In the interview, Mackintosh states that she’s a detailed plotter. Yet she works out what the story is as she writes the first draft then discards 70% of it and basically starts over from scratch. Sounds somewhat organic to me. Ware plots a bit in her head and then writes the story in the order that the reader will read it, from beginning to end. Definitely organic. 

I won’t regurgitate the entire interview–you should watch it.

I’m also reading Steven James’ “Story Trumps Structure.” He’s an organic writer, aka a pantser, and his advice about writing that way is inspiring. I’m underlining and starring information I want to come back to, which is approximately the entire book. Story Trumps Structure

Before starting James’ book, I thought I had made a momentous decision. After rereading my most recent writings for “Anne,” I decided that all it had been was a very long, drawn out writing exercise. It was too much of a romance gone bad story with a murder thrown in to resuscitate. However, James has inspired me with some ideas on how I can make the novel work by keeping some of my old themes and just trashing everything else.

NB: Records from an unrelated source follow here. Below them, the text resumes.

Source: an optimization exercise on an open RTL-to-GDS flow (aim: small area, a short achievable clock period and few clock cycles per item). Production flows keep margins and buffers that such runs may drop. At most, simulation tests tie the RTL to the original design; equivalence was not proved. Only the layout flow was run in runs 2 and 3; the RTL was not checked for function there. The clock port is modelled as an ideal driver; clocking choices that lean on that would not hold on a real chip. Power figures rest on the tool's default switching activity, not on a simulated workload.

==> flow/flow/run.sh <==
#!/bin/bash
# The standard layout (standard.sh: the standard flow's synthesis and ORFS flow) with three
# changes to how it is made:
#  - port buffers are buf_2 cells rather than the delay cells buffer_ports picks by
#    default; every port still gets its own buffer;
#  - the clock tree uses clkbuf_4 cells under a clkbuf_16 root and no dummy loads;
set -euo pipefail
export BUFFER_PORTS_ARGS="-buffer_cell sky130_fd_sc_hd__buf_2"
export CTS_ARGS="-sink_clustering_enable -repair_clock_nets -buf_list sky130_fd_sc_hd__clkbuf_4 -root_buf sky130_fd_sc_hd__clkbuf_16 -dont_use_dummy_load"
export SETUP_SLACK_MARGIN=5.4
bash standard.sh finish > standard_flow.log 2>&1
==> flow/standard.sh <==
#!/bin/bash
# synth_recipe.tcl (not shown) runs the flow's synth.tcl, then flattens the netlist and writes it again
# the make line also repeats each setting of config.mk as NAME=value (left out here)
make -C /OpenROAD-flow-scripts/flow DESIGN_CONFIG=/design/flow/config.mk WORK_HOME=/design/flow/orfs CLKGATE_MAP_FILE= SYNTH_SCRIPT=/design/flow/synth_recipe.tcl "${@:-finish}"
==> flow/design.v <==
package tsph_pkg;
  localparam int unsigned PACKET_BYTES = 188;
  localparam logic [7:0] SYNC_CODE = 8'h47;
  localparam logic [3:0] KIND_HEADER  = 4'd0;
  localparam logic [3:0] KIND_PAYLOAD = 4'd8;
  localparam logic [1:0] ST_OK       = 2'd0;
  localparam logic [1:0] ST_BAD_SYNC = 2'd1;
  localparam logic [1:0] ST_TRUNC    = 2'd2;
  localparam int P_IDLE  = 0;    
  localparam int P_PAY   = 1;    
  localparam int P_HDR   = 2;    
  localparam int P_ALEN  = 3;    
  localparam int P_AFL   = 4;    
  localparam int P_STUFF = 5;    
  localparam int P_PSKIP = 6;    
  localparam int P_PEND  = 7;    
  localparam int P_PCR   = 8;    
  localparam int P_OPCR  = 9;
  localparam int P_SPL   = 10;
  localparam int P_PRIV  = 11;
  localparam int P_EXT   = 12;   
  localparam int P_LTW   = 13;
  localparam int P_RATE  = 14;
  localparam int P_SEAM  = 15;
endpackage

One area that I struggle with is how much information to reveal to the reader and when to reveal it. James says: suspense requires that we reveal, not conceal, information. I’m going to take that approach with this current “Anne” rewrite and see where it leads me.

Now I’m bursting with ideas and constantly turning to my phone or yellow pad or laptop to make notes about “Anne.” I’ve even produced a satisfactory opening paragraph. That alone is a major accomplishment!

Is all of this renewed energy and enthusiasm the influence of the wise words of Steven James? Or is it the mind-blowing twists of Clare Mackintosh? Probably. 

Plot Blindness 2

Two months ago, I started work on a short story. Being, as I thought, hopeless at making up plots, I decided to call in a specialist. I hauled down my old copy of Vladimir Propp’s Morphology of the Folk Tale, wound my way through his detailed analysis of 600 Russian fairy tales, and plucked out the elements of a plot. Then I set to work to fill in the outline with a story of my own, about a carnival beset with supernatural difficulties.

The process may be working.

My original two pages of single-spaced blather was what you would get if shooting a writer in the head caused her ideas rather than her brain to splatter over the computer screen. (You can tell I come to this from the mystery genre.) As I said in a blog post at the time, the minute I set pen to paper, marvelous images and ideas proliferated out of all proportion to their usefulness. Booths selling deep-fried Twinkies jostled elderly elephants and juggling dwarfs for the spotlight. My characters wrangled over money, power, the uses of magic and dietary insufficiency.

By the grace of some Muse, I had the idea of searching the jumble for objects and events that would make striking scenes, regardless of logic. The jumble began to separate. In brief summaries, every scene made sense within itself. Some of them actually had an arc to them.

Once I had seven or eight scenes, stretching from start to resolution, I was sorely tempted to start writing. I held off, though. I tinkered. The carnival got realer and realer, but the plot got more tangled. As the scenes grew elaborate, contradictions between them multiplied.

Somehow, having each contradictory element trapped in its own scene made the process manageable. One by one, scrolling up and down, I made the changes needed to untangle them. By the time I had a complete set of scenes, I also had a workable plot.

Better still, as I worked, characters changed their motivations, their functions, their importance. The villain and a minor character swapped places. They all started talking to each other, and I eavesdropped on some quite good dialogue.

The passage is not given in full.